Dorbon said RogueArt' is a natural name for a label that provides shelter for music that is outside the mainstream." He wanted the RogueArt covers to be "original, sober, noticeable and beautiful", and asked artist Max Schoendorff for ideas. Schoendorff proposed a design of a white cover with no images or pictures, plain red and black text in the middle, and red and black stripes on the left and right borders. Dorbon accepted the design without any changes and used it for all RogueArt's releases.

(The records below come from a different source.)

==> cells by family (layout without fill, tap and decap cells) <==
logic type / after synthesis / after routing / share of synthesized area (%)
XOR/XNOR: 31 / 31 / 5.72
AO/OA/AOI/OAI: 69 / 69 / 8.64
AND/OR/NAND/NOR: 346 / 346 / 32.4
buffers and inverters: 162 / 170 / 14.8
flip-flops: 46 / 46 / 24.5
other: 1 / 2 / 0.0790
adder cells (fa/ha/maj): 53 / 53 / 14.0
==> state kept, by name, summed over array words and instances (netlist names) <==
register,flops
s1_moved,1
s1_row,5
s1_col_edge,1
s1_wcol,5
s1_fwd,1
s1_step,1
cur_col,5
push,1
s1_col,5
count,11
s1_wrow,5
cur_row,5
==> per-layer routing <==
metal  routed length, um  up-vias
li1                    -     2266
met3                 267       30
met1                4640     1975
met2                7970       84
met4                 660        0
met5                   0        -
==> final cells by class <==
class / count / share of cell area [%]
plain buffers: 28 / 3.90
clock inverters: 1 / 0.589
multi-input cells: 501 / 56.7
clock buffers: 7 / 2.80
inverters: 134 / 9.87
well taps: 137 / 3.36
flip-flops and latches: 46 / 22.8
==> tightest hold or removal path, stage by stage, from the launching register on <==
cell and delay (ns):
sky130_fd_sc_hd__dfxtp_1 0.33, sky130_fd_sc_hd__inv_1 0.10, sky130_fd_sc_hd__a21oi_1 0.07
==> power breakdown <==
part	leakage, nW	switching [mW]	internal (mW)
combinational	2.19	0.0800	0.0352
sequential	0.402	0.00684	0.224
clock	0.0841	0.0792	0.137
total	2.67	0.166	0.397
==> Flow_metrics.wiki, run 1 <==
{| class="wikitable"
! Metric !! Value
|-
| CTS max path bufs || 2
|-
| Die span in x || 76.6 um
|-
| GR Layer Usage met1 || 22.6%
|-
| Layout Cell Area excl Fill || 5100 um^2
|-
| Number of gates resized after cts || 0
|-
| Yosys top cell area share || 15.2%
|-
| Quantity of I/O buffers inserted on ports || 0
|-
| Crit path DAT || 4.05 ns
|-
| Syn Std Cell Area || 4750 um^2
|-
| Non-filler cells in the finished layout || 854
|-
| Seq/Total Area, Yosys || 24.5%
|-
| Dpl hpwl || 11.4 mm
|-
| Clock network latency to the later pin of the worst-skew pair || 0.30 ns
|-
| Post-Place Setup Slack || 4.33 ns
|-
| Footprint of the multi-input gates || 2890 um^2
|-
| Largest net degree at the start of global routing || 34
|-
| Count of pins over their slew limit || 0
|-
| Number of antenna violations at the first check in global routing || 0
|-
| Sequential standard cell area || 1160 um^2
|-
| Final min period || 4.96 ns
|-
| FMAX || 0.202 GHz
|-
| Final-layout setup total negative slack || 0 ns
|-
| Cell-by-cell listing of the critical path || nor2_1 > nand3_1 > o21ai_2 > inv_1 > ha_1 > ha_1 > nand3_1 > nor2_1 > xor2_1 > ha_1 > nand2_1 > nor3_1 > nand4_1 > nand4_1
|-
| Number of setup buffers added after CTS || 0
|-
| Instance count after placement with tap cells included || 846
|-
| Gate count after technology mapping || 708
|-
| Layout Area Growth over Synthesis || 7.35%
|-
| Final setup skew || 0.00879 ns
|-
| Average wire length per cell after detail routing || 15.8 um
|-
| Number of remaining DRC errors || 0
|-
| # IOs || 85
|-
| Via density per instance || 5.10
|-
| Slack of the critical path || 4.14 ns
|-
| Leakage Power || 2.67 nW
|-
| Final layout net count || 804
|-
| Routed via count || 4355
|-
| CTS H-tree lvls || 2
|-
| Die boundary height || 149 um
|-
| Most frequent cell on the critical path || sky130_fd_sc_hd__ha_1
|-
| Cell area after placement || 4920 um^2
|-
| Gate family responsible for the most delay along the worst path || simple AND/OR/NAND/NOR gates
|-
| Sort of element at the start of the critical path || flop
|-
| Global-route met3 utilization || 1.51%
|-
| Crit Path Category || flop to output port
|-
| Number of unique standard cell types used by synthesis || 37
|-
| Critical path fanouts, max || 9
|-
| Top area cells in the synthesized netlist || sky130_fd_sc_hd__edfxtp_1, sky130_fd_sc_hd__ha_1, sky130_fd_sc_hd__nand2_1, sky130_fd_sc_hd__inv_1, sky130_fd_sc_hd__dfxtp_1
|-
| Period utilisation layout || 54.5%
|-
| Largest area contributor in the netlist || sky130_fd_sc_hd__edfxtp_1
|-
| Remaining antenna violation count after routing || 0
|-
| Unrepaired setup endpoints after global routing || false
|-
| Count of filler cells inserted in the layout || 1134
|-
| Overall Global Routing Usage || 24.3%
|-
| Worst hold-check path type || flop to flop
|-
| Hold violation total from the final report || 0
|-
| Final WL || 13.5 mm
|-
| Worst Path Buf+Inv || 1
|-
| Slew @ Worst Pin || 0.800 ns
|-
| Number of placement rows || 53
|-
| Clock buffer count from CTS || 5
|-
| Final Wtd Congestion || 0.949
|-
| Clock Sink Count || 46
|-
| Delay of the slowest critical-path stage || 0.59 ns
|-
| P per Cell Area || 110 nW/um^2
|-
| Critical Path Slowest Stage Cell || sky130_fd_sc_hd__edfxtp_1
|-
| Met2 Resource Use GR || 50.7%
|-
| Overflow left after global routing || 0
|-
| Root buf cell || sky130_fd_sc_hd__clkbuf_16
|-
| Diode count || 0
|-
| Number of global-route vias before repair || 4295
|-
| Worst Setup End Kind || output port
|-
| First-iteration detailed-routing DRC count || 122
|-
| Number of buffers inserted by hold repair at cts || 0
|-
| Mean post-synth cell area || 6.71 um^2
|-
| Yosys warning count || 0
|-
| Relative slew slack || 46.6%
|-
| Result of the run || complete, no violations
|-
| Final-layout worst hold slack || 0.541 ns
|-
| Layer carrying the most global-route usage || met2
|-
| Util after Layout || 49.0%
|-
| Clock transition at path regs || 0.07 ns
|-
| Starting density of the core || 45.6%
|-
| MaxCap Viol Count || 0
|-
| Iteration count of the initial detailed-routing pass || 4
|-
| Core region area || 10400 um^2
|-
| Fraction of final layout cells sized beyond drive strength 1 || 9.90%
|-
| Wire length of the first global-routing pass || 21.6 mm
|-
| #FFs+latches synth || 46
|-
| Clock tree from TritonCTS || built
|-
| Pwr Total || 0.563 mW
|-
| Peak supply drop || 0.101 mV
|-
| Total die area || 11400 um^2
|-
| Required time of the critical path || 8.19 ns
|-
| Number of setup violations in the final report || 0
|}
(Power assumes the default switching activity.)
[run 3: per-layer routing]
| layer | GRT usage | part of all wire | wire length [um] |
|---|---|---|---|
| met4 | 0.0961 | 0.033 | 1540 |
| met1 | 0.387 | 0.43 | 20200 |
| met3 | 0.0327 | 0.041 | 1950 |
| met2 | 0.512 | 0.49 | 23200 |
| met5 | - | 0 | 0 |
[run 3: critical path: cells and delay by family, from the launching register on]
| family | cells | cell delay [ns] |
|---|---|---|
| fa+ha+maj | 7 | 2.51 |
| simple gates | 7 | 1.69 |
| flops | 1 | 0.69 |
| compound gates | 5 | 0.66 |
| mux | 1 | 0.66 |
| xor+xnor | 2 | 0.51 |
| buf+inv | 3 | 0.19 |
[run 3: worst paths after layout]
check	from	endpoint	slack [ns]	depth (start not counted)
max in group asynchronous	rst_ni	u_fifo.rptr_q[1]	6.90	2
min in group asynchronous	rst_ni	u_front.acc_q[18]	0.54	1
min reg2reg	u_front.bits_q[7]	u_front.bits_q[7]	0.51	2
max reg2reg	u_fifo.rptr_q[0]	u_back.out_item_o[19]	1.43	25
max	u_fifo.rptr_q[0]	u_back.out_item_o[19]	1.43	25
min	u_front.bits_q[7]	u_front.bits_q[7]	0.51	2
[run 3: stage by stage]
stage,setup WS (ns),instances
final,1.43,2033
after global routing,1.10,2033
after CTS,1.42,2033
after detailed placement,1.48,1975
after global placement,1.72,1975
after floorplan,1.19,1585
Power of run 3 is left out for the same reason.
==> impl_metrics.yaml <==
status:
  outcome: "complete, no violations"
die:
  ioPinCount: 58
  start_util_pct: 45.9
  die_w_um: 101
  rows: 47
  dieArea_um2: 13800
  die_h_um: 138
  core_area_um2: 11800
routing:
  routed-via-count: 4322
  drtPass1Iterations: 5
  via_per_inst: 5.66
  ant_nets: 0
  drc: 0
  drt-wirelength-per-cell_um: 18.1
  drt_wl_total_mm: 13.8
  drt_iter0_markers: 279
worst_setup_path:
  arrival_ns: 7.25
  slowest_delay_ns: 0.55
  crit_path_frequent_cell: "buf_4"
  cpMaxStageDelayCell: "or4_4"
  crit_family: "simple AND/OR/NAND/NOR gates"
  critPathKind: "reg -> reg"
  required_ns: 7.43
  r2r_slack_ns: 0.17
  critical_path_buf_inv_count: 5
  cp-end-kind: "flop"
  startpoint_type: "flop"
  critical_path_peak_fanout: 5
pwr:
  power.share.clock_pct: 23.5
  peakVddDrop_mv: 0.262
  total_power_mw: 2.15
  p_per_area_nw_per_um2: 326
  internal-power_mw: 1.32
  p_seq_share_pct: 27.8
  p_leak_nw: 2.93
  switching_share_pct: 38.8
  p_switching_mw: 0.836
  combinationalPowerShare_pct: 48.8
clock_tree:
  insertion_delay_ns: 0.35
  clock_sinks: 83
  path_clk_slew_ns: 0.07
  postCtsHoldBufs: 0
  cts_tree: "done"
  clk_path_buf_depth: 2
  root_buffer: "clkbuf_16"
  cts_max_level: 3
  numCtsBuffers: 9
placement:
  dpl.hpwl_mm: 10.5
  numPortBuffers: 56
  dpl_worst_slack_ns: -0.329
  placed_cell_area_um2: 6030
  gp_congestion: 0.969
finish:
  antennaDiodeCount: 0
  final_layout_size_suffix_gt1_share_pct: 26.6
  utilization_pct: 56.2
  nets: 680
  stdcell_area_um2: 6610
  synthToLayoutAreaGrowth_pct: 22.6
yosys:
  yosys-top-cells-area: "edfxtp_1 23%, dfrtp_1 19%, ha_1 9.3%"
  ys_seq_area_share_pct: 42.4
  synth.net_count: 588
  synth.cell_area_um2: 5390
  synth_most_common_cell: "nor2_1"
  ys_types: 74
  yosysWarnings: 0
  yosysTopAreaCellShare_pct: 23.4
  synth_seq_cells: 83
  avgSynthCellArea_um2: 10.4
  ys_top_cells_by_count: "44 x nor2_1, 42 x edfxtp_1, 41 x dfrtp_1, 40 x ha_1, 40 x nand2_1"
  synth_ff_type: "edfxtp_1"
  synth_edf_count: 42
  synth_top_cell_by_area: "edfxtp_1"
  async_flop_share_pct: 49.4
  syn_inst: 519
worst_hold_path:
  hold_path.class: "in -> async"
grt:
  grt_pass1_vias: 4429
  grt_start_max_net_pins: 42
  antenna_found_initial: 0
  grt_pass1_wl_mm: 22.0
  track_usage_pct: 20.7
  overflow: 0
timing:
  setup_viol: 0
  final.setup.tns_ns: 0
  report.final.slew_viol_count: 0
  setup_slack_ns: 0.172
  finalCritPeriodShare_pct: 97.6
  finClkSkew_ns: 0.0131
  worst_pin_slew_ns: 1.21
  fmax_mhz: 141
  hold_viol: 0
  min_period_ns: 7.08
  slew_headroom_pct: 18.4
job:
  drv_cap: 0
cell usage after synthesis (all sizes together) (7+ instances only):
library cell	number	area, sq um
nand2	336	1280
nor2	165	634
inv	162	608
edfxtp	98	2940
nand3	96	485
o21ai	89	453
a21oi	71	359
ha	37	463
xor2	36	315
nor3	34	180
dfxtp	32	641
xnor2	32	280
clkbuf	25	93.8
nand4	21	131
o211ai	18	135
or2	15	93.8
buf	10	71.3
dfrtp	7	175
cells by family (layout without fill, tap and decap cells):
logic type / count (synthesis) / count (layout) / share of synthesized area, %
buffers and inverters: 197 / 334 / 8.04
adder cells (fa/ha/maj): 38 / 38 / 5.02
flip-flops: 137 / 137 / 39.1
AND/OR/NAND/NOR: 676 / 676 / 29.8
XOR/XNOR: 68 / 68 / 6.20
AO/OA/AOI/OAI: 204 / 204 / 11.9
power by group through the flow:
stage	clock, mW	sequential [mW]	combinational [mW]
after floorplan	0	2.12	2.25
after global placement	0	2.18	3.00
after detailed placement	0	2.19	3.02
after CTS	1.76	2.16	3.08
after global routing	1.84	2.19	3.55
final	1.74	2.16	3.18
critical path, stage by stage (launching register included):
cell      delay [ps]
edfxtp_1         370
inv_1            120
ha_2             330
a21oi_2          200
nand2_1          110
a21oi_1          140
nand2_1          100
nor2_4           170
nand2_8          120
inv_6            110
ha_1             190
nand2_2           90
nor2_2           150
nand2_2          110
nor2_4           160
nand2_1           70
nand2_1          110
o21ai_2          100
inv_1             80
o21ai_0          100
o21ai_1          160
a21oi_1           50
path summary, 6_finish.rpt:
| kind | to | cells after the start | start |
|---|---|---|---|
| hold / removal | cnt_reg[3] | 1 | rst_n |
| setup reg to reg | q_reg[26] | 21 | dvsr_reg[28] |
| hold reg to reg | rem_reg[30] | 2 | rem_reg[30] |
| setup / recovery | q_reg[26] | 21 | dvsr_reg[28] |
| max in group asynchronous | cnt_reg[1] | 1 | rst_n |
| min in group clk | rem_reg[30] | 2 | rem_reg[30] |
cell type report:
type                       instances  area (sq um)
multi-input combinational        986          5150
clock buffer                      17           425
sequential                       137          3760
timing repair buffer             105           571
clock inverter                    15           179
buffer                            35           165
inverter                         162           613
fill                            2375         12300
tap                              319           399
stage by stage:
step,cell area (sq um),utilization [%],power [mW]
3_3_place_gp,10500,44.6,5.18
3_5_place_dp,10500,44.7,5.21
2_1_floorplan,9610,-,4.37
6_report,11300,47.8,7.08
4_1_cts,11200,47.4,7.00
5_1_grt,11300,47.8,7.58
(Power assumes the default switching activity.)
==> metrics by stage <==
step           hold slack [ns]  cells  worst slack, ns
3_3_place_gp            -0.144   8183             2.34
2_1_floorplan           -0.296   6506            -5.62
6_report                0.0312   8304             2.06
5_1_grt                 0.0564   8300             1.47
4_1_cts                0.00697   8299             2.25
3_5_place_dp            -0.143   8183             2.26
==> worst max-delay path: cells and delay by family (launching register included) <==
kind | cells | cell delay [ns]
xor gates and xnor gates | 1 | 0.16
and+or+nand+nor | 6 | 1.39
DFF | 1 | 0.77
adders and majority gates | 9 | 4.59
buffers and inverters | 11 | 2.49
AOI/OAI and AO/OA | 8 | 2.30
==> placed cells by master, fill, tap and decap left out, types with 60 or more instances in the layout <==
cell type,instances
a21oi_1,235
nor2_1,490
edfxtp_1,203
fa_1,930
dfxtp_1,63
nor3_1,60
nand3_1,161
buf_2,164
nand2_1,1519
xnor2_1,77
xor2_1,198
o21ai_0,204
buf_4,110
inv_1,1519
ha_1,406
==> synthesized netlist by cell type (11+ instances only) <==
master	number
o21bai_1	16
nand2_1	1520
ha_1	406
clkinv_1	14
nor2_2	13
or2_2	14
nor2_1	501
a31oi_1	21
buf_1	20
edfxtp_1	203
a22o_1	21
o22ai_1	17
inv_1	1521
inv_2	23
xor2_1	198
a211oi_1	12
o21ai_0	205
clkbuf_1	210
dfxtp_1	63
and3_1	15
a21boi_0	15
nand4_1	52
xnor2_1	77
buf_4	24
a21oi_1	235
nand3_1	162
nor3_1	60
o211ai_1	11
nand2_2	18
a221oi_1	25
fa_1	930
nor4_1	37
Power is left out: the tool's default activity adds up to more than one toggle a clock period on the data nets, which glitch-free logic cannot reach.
$ cat config.mk
export PLATFORM = sky130hd
export DESIGN_NAME = keyed_byte_stream_hash
export DESIGN_NICKNAME = d
export VERILOG_FILES = /design/src/rtl/kbsh_pkg.sv /design/src/rtl/kbsh_fifo.sv /design/src/rtl/kbsh_front.sv /design/src/rtl/kbsh_back.sv /design/src/rtl/keyed_byte_stream_hash.sv
export SDC_FILE = /design/constraint.sdc
export NUM_CORES = 2
export LEC_CHECK = 0
export BUFFER_PORTS_ARGS = -buffer_cell sky130_fd_sc_hd__buf_2
export CAP_MARGIN = 20
export CORE_AREA = 2 2 240 478
export CTS_BUF_LIST = sky130_fd_sc_hd__clkbuf_4 sky130_fd_sc_hd__clkbuf_8
export DETAILED_ROUTE_END_ITERATION = 10
export DIE_AREA = 0 0 242 480
export PLACE_DENSITY = 0.57
export SLEW_MARGIN = 25
export SYNTH_ARGS = -nofsm -noshare
export SYNTH_HDL_FRONTEND = slang
export SYNTH_HIERARCHICAL = 1
export SYNTH_SLANG_ARGS = --single-unit
$ cat constraint.sdc
create_clock -name clk -period 7.6 [get_ports clk]
set_input_delay 0 -clock clk [delete_from_list [all_inputs] [get_ports clk]]
set_output_delay 0 -clock clk [all_outputs]
set_load 0.02 [all_outputs]
**config.mk**
```make
export PLATFORM = sky130hd
export DESIGN_NAME = priority_voice_allocator
export DESIGN_NICKNAME = d
export VERILOG_FILES = /design/src/rtl/pva_pkg.sv /design/src/rtl/pva_ctrl.sv /design/src/rtl/pva_dp.sv /design/src/rtl/priority_voice_allocator.sv
export SDC_FILE = /design/constraint.sdc
export NUM_CORES = 1
export LEC_CHECK = 0
export BUFFER_PORTS_ARGS = -buffer_cell sky130_fd_sc_hd__buf_2
export CORE_ASPECT_RATIO = 0.7
export CORE_MARGIN = 4
export CORE_UTILIZATION = 62
export DETAILED_ROUTE_END_ITERATION = 10
export GPL_TIMING_DRIVEN = 0
export PLACE_DENSITY_LB_ADDON = 0.12
export SYNTH_ARGS = -nofsm -noshare
export SYNTH_HDL_FRONTEND = slang
export SYNTH_SLANG_ARGS = --single-unit
```
**constraint.sdc**
```tcl
create_clock -name i_clk -period 8.8 [get_ports i_clk]
set_input_delay 0.88 -clock i_clk [delete_from_list [all_inputs] [get_ports i_clk]]
set_output_delay 0.88 -clock i_clk [all_outputs]
set_load 0.01 [all_outputs]
```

RogueArt features some European musicians, but mostly American artists because of Dorbon's "love for American, and particularly New York, jazz". As of December 2020 RogueArt had released over 100 albums. Included in their catalogue is Passages (2012), a concept album by cellist Didier Petit and writer Alexandre Pierrepont. It was made during a 2011 trip across America during which they stopped at Los Angeles, Woodstock, Chicago and New York City to improvise and record with local musicians, including Drake, Gerald Cleaver, Marilyn Crispell, Nicole Mitchell and Michael Zerang. Pierrepont's contribution was a booklet of texts describing their trip and musical encounters.

In addition to audio releases, RogueArt has also published several books, including Conversations, Conversations II and Conversations III by free jazz double bassist William Parker. The three volumes comprise photographs and interviews conducted by Parker. All RogueArt books have the same white covers with red and black text as their albums.